Not true. Let f(n) = 1 if n is odd and zero otherwise, and g(n) = 1 if n is even and zero otherwise.
To say that f is O(g) would say there is a constant C > 0 and N > 0 such that n > N implies f(n) <= C g(n). Let n = 2 * N + 1, so that n is odd. Then f(n) = 1 but g(n) = 0 so that f(n) <= C * g(n) is impossible. Thus, f is O(g) is not true.
Similarly, we can show that g is O(f) is not true.
First of all, your definition of big-O is a little bitt off. You say:
I think that means there is no c that fulfills this inequality for all values of n.

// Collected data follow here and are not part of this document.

## src/sv/phef_pkg.sv

```systemverilog
// Shared types and constants of the peak-hold envelope follower.
// Used by the channel interfaces, the controller, the datapath and the top level.
package phef_pkg;

  localparam int unsigned SampleW = 16;
  localparam int unsigned PeakW   = 17;
  localparam int unsigned SinceW  = 25;
  localparam int unsigned GainW   = 16;
  localparam int unsigned HoldW   = 24;
  localparam int unsigned PeriodW = 32;
  localparam int unsigned CfgIdxW = 2;
  localparam int unsigned CfgW    = 32;

  // Register map of the configuration port.
  localparam logic [CfgIdxW-1:0] CFG_GAIN   = 2'd0;
  localparam logic [CfgIdxW-1:0] CFG_HOLD   = 2'd1;
  localparam logic [CfgIdxW-1:0] CFG_PERIOD = 2'd2;

  localparam logic [GainW-1:0]   GAIN_RST   = 16'd4096;
  localparam logic [HoldW-1:0]   HOLD_RST   = 24'd14;
  localparam logic [PeriodW-1:0] PERIOD_RST = 32'd97391;

  localparam logic [SinceW-1:0] SINCE_MAX = '1;

  // Datapath word widths.
  localparam int unsigned AW    = 41;  // |diff| * since_update, at most 2^40
  localparam int unsigned SMagW = 57;  // slope magnitude, Q.16
  localparam int unsigned SumW  = 59;  // signed held*2^16 + slope
  localparam int unsigned MagW  = 45;  // clamped |sum|, at most 2^44

  localparam logic [MagW-1:0] SUM_CLAMP = {1'b1, {(MagW-1){1'b0}}};

  localparam logic signed [SampleW-1:0] OUT_MAX = 16'sh7FFF;
  localparam logic signed [SampleW-1:0] OUT_MIN = 16'sh8000;

  typedef enum logic [2:0] {
    ST_IDLE,
    ST_MUL_A,
    ST_MUL_HI,
    ST_MUL_LO,
    ST_CLAMP,
    ST_OUT
  } phef_state_e;

  // Step strobes from the controller to the datapath.
  typedef struct packed {
    logic accept;
    logic do_a;
    logic do_hi;
    logic do_lo;
    logic do_clamp;
    logic do_out;
  } phef_cmd_t;

endpackage

```

## src/sv/phef_ctrl.sv

```systemverilog
// Sequencer of the envelope follower: walks one request through the datapath steps.
// Depends on phef_pkg; drives the datapath through a phef_cmd_t strobe bundle.
module phef_ctrl import phef_pkg::*; (
  input  logic      clk_i,
  input  logic      rst_ni,
  input  logic      in_valid_i,
  output logic      in_ready_o,
  output logic      out_valid_o,
  input  logic      out_ready_i,
  output phef_cmd_t cmd_o
);

  phef_state_e state_q, state_d;
  logic        out_valid_q, out_valid_d;
  logic        out_free;

  assign out_free = !out_valid_q || out_ready_i;

  always_comb begin
    state_d = state_q;
    unique case (state_q)
      ST_IDLE:   if (in_valid_i) state_d = ST_MUL_A;
      ST_MUL_A:  state_d = ST_MUL_HI;
      ST_MUL_HI: state_d = ST_MUL_LO;
      ST_MUL_LO: state_d = ST_CLAMP;
      ST_CLAMP:  state_d = ST_OUT;
      ST_OUT:    if (out_free) state_d = ST_IDLE;
      default:   state_d = ST_IDLE;
    endcase
  end

  always_comb begin
    cmd_o      = '0;
    in_ready_o = 1'b0;
    unique case (state_q)
      ST_IDLE: begin
        in_ready_o   = 1'b1;
        cmd_o.accept = in_valid_i;
      end
      ST_MUL_A:  cmd_o.do_a     = 1'b1;
      ST_MUL_HI: cmd_o.do_hi    = 1'b1;
      ST_MUL_LO: cmd_o.do_lo    = 1'b1;
      ST_CLAMP:  cmd_o.do_clamp = 1'b1;
      ST_OUT:    cmd_o.do_out   = out_free;
      default: ;
    endcase
  end

  always_comb begin
    out_valid_d = out_valid_q;
    priority if (cmd_o.do_out) out_valid_d = 1'b1;
    else if (out_ready_i)      out_valid_d = 1'b0;
  end

  assign out_valid_o = out_valid_q;

  always_ff @(posedge clk_i or negedge rst_ni) begin
    if (!rst_ni) begin
      state_q     <= ST_IDLE;
      out_valid_q <= 1'b0;
    end else begin
      state_q     <= state_d;
      out_valid_q <= out_valid_d;
    end
  end

endmodule

```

In actuality, you need to pick a value c that fulfills the inequality for any value of n.
Anyway, to answer the question:
I don't believe the statement in the question is true... Let's see if we can think of a counter-example, where f(n) ≠ O(g(n)) and g(n) ≠ O(f(n)).
note: I'm going to use n and x interchangeably, since it's easier for me to think that way.
We'd have to come up with two functions that continually cross each other as they go towards infinity. Not only that, but they'd have to continue to cross each other regardless of the constant c that we multibly them by.
So that leaves me thinking that the functions will have to alternate between two different time complexities.
Let's look at a function that alternates between y = x and y = x^2:
f(x) = .2 (x * sin(x) + x^2 * (1 - sin(x)) )
Now, if we create a similar function with a slightly offset oscillation:
g(x) = .2 (x * cos(x) + x^2 * (1 - cos(x)) )
Then these two functions will continue to cross each others' paths out to infinity.
For any number N that you select, no matter how high, there will be an x1 greater than N such that f(x) = x^2 and g(x) = x. Similarly, there will be an x2 such that g(x) = x^2 and f(x) = x.
At these points, you won't be able to choose any c1 or c2 that will ensure that f(x) < c1 * g(x) or that g(x) < c2 * f(x).
In conclusion, f(n) ≠ O(g(n)) does not imply g(n) = O(f(n)).